Some old business also got finished — finally — when the Plaza Vista development opened by the Country Club Plaza. It was eight years ago that advertising exec Bob Bernstein kicked off what was then the West Edge office and hotel development at 48th Street and Belleview.
After a tortuous saga that included bankruptcy for Bernstein’s development firm, the demolition of his never-occupied custom office building and the evaporation of more than $100 million in value, VanTrust Real Estate completed the project now occupied by the Polsinelli law firm and Hotel Sorella.
VanTrust is also riding to the rescue of the stumbling East Village redevelopment area of downtown, becoming co-developer with Swope Community Builders. The first project is expected to be a 180-unit market-rate apartment building at 10th and Holmes streets.
This passing year was indeed the year of the apartment, with projects springing up from downtown to the four corners of the metro. The latest report from the Kansas City Home Builders Association found 2,768 multifamily permits issued through November, up 58.3 percent from the same period last year.
There’s not enough room to begin to name all the important projects, but the most game-changing deal continues to be the renovation of dilapidated apartment-hotels in midtown Kansas City by Mac Property Management. Since 2006, Mac has renovated two dozen buildings along Armour Boulevard from Troost Avenue to Broadway, adding 1,500 market-rate apartments.
Homebuilding also is up through November with 3,803 single-family permits issued, already making this the best year since 2007. Builders hope to reach 4,000 starts by year’s end.
Prices and sales for both existing and new homes also increased, Realtors reported, and it’s now firmly a seller’s market for existing homes, for the first time in several years.

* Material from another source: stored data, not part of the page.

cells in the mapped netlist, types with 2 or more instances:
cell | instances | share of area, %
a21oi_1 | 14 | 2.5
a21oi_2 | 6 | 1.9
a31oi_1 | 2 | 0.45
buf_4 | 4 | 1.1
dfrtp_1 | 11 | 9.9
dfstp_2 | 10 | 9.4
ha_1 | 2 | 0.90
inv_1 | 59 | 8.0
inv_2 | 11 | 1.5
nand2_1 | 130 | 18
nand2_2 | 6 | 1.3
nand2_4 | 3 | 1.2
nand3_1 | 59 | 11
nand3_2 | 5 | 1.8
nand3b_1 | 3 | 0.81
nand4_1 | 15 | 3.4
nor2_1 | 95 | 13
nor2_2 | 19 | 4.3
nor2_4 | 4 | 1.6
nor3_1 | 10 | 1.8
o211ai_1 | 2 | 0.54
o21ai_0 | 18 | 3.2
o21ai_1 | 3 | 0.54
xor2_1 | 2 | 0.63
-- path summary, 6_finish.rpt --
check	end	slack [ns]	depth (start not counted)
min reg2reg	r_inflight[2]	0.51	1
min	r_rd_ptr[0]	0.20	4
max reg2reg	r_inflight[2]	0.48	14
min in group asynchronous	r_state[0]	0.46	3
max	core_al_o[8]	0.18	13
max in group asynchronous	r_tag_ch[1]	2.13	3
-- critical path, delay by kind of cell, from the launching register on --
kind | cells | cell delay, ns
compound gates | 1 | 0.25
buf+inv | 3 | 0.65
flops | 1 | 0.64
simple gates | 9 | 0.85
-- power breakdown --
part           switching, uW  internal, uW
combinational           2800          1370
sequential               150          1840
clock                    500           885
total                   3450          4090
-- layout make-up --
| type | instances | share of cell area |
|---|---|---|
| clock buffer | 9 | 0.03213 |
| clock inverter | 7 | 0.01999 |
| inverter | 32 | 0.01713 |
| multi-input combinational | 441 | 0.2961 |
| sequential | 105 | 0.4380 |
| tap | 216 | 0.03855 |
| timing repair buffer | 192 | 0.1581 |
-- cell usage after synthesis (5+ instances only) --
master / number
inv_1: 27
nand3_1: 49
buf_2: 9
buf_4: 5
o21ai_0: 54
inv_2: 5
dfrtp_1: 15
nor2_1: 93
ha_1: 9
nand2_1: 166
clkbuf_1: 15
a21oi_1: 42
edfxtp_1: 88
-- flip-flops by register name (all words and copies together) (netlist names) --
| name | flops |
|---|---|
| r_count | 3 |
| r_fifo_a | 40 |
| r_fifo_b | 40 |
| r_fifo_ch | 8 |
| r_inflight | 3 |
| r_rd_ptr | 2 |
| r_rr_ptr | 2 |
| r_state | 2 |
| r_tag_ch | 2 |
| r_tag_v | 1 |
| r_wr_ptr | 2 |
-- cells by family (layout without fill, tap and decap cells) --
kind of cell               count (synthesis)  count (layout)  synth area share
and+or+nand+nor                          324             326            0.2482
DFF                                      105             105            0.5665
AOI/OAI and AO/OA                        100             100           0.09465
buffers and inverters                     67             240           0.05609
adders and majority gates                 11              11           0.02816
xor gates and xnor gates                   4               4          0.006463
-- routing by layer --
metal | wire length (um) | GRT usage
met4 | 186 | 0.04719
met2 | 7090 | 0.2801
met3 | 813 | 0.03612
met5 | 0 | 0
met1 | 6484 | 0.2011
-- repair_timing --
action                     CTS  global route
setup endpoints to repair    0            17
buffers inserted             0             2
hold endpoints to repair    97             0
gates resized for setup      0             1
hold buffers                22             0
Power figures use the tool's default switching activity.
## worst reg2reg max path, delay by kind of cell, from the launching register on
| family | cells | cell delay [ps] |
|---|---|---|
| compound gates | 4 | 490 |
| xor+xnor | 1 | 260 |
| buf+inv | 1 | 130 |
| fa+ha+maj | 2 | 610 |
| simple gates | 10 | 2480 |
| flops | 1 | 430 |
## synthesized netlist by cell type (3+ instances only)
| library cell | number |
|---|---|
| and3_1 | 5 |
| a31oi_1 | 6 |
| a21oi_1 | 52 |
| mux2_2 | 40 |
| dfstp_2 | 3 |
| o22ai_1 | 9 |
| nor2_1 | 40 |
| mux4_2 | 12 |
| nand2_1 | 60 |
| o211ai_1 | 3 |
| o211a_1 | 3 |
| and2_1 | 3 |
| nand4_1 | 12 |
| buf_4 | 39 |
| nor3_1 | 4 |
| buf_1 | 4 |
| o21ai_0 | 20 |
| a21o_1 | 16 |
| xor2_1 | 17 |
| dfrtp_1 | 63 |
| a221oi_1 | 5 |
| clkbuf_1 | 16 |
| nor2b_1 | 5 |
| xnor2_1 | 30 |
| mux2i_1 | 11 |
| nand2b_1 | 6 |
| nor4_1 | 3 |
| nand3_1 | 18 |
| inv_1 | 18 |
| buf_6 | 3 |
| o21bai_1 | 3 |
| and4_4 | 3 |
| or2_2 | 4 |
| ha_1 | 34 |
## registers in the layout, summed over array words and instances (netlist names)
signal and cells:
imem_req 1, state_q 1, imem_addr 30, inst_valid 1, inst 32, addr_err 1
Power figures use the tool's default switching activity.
==> src/rtl/segment_access_ctrl.sv <==
// segment_access_ctrl: arbitrates the segment register file port between segment loads, instruction fetch and operand address generation (optional SEG_OVERRIDE_EN enables override-prefix segment selection)
module segment_access_ctrl #(
  parameter int SEG_W = 16,
  parameter int SHIFT = 4,
  localparam int ADDR_W = SEG_W + SHIFT
) (
  input  logic              clk,
  input  logic              rst,
  input  logic              wr_req,
  input  logic [1:0]        wr_sel,
  input  logic [SEG_W-1:0]  wr_data,
  output logic              wr_ack,
  input  logic              if_req,
  input  logic [SEG_W-1:0]  if_offset,
  output logic              if_ack,
  output logic [ADDR_W-1:0] if_addr,
  input  logic              eu_req,
  input  logic [1:0]        eu_seg,
  input  logic [SEG_W-1:0]  eu_offset,
  input  logic              eu_ovr_valid,
  input  logic [1:0]        eu_ovr_seg,
  output logic              eu_ack,
  output logic [ADDR_W-1:0] eu_addr,
  output logic              seg_we,
  output logic [1:0]        seg_sel,
  output logic [SEG_W-1:0]  seg_data,
  input  logic [SEG_W-1:0]  seg_q,
  output logic              busy
);
  typedef enum logic [1:0] {IDLE, WR, RD, AD} state_t;
  state_t state;
  logic rr;
  logic who_eu;
  logic [SEG_W-1:0] off;
  logic [1:0] eu_sel;
  logic wr_v, if_v, eu_v, pick_eu;
  logic [ADDR_W-1:0] sum;
`ifdef SEG_OVERRIDE_EN
  assign eu_sel = eu_ovr_valid ? eu_ovr_seg : eu_seg;
`else
  logic unused_ovr;
  assign unused_ovr = ^{eu_ovr_valid, eu_ovr_seg};
  assign eu_sel = eu_seg;
`endif
  // Requests whose ack is still high are masked so a dropping requester is not granted twice
  always_comb begin
    wr_v = wr_req && !wr_ack;
    if_v = if_req && !if_ack;
    eu_v = eu_req && !eu_ack;
    pick_eu = eu_v && (rr || !if_v);
    sum = {seg_q, {SHIFT{1'b0}}} + ADDR_W'(off);
  end
  // Sequencer: IDLE grants, WR drives the write for one cycle, RD selects, AD forms the address
  always_ff @(posedge clk or posedge rst) begin
    if (rst) begin
      state <= IDLE;
      rr <= 1'b0;
      who_eu <= 1'b0;
      off <= '0;
      wr_ack <= 1'b0;
      if_ack <= 1'b0;
      eu_ack <= 1'b0;
      if_addr <= '0;
      eu_addr <= '0;
      seg_we <= 1'b0;
      seg_sel <= 2'd0;
      seg_data <= '0;
      busy <= 1'b0;
    end else begin
      wr_ack <= 1'b0;
      if_ack <= 1'b0;
      eu_ack <= 1'b0;
      case (state)
        IDLE:
          if (wr_v) begin
            state <= WR;
            busy <= 1'b1;
            seg_we <= 1'b1;
            seg_sel <= wr_sel;
            seg_data <= wr_data;
          end else if (if_v || eu_v) begin
            state <= RD;
            busy <= 1'b1;
            who_eu <= pick_eu;
            rr <= !pick_eu;
            seg_sel <= pick_eu ? eu_sel : 2'd0;
            off <= pick_eu ? eu_offset : if_offset;
          end
        WR: begin
          state <= IDLE;
          busy <= 1'b0;
          seg_we <= 1'b0;
          seg_data <= '0;
          wr_ack <= 1'b1;
        end
        RD: state <= AD;
        AD: begin
          state <= IDLE;
          busy <= 1'b0;
          if (who_eu) begin
            eu_addr <= sum;
            eu_ack <= 1'b1;
          end else begin
            if_addr <= sum;
            if_ack <= 1'b1;
          end
        end
      endcase
    end
  end
endmodule
File: config.mk
export PLATFORM = sky130hd
export DESIGN_NAME = multicycle_ctrl
export DESIGN_NICKNAME = d
export VERILOG_FILES = /design/src/rtl/multicycle_ctrl.sv
export SDC_FILE = /design/constraint.sdc
export NUM_CORES = 1
export LEC_CHECK = 0
export BUFFER_PORTS_ARGS = -buffer_cell sky130_fd_sc_hd__buf_4
export CAP_MARGIN = 20
export CORE_MARGIN = 5
export CORE_UTILIZATION = 46
export CTS_CLUSTER_DIAMETER = 60
export DETAILED_ROUTE_END_ITERATION = 6
export HOLD_SLACK_MARGIN = 0.06
export MAX_ROUTING_LAYER = met4
export PLACE_DENSITY_LB_ADDON = 0.05
export RECOVER_POWER = 25
export SLEW_MARGIN = 5
export SYNTH_ARGS = -nofsm -noshare
export SYNTH_HDL_FRONTEND = slang
export SYNTH_SLANG_ARGS = --single-unit
File: constraint.sdc
create_clock -name clk -period 3.9 [get_ports clk]
set_input_delay 0.195 -clock clk [delete_from_list [all_inputs] [get_ports clk]]
set_output_delay 0.195 -clock clk [all_outputs]
set_load 0.01 [all_outputs]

Average sales prices for both new and existing homes were up 7 percent last month.
Winding down 2013, a couple of other observations:
The new streetcar line planned for downtown Kansas City between Crown Center and the River Market is still more than a year away from rolling, but it’s already injected a huge psychological boost to downtown with a dash of real stuff too.
A Boulder, Colo., developer cited the streetcar as a major reason for deciding to build a five-story apartment building on what’s now a surface parking lot at 1914 Main St. Other developers have described the streetcar route on Main Street as a nice amenity, but no substitute for providing adequate parking.
To me, the streetcar won’t be much more than a cool downtown shuttle and promising symbol the city is finally getting its rail-transit act together until the line connects key urban districts to downtown, including UMKC, the Plaza, Westport and midtown — the River Crown Plaza line.
Finally, a sentimental sigh about Boulevard Brewing deciding to sell to a Belgian company, Duvel Moortgat.
I know the new Belgian owners plan no changes to the brewery that in its short 25-year history became a beloved Kansas City institution. Selling out to Duvel also promises to add capital to expand capacity and increase Boulevard’s market reach from Peculiar to Paris.
Still, it takes a little away from the hometown pride of seeing my favorite brew on tap when I travel back to South Dakota and Omaha, Neb., to visit friends and family.
I guess I’ll have to drown my sorrows in the new Boulevardia street festival the brewer is planning next June in the West Bottoms.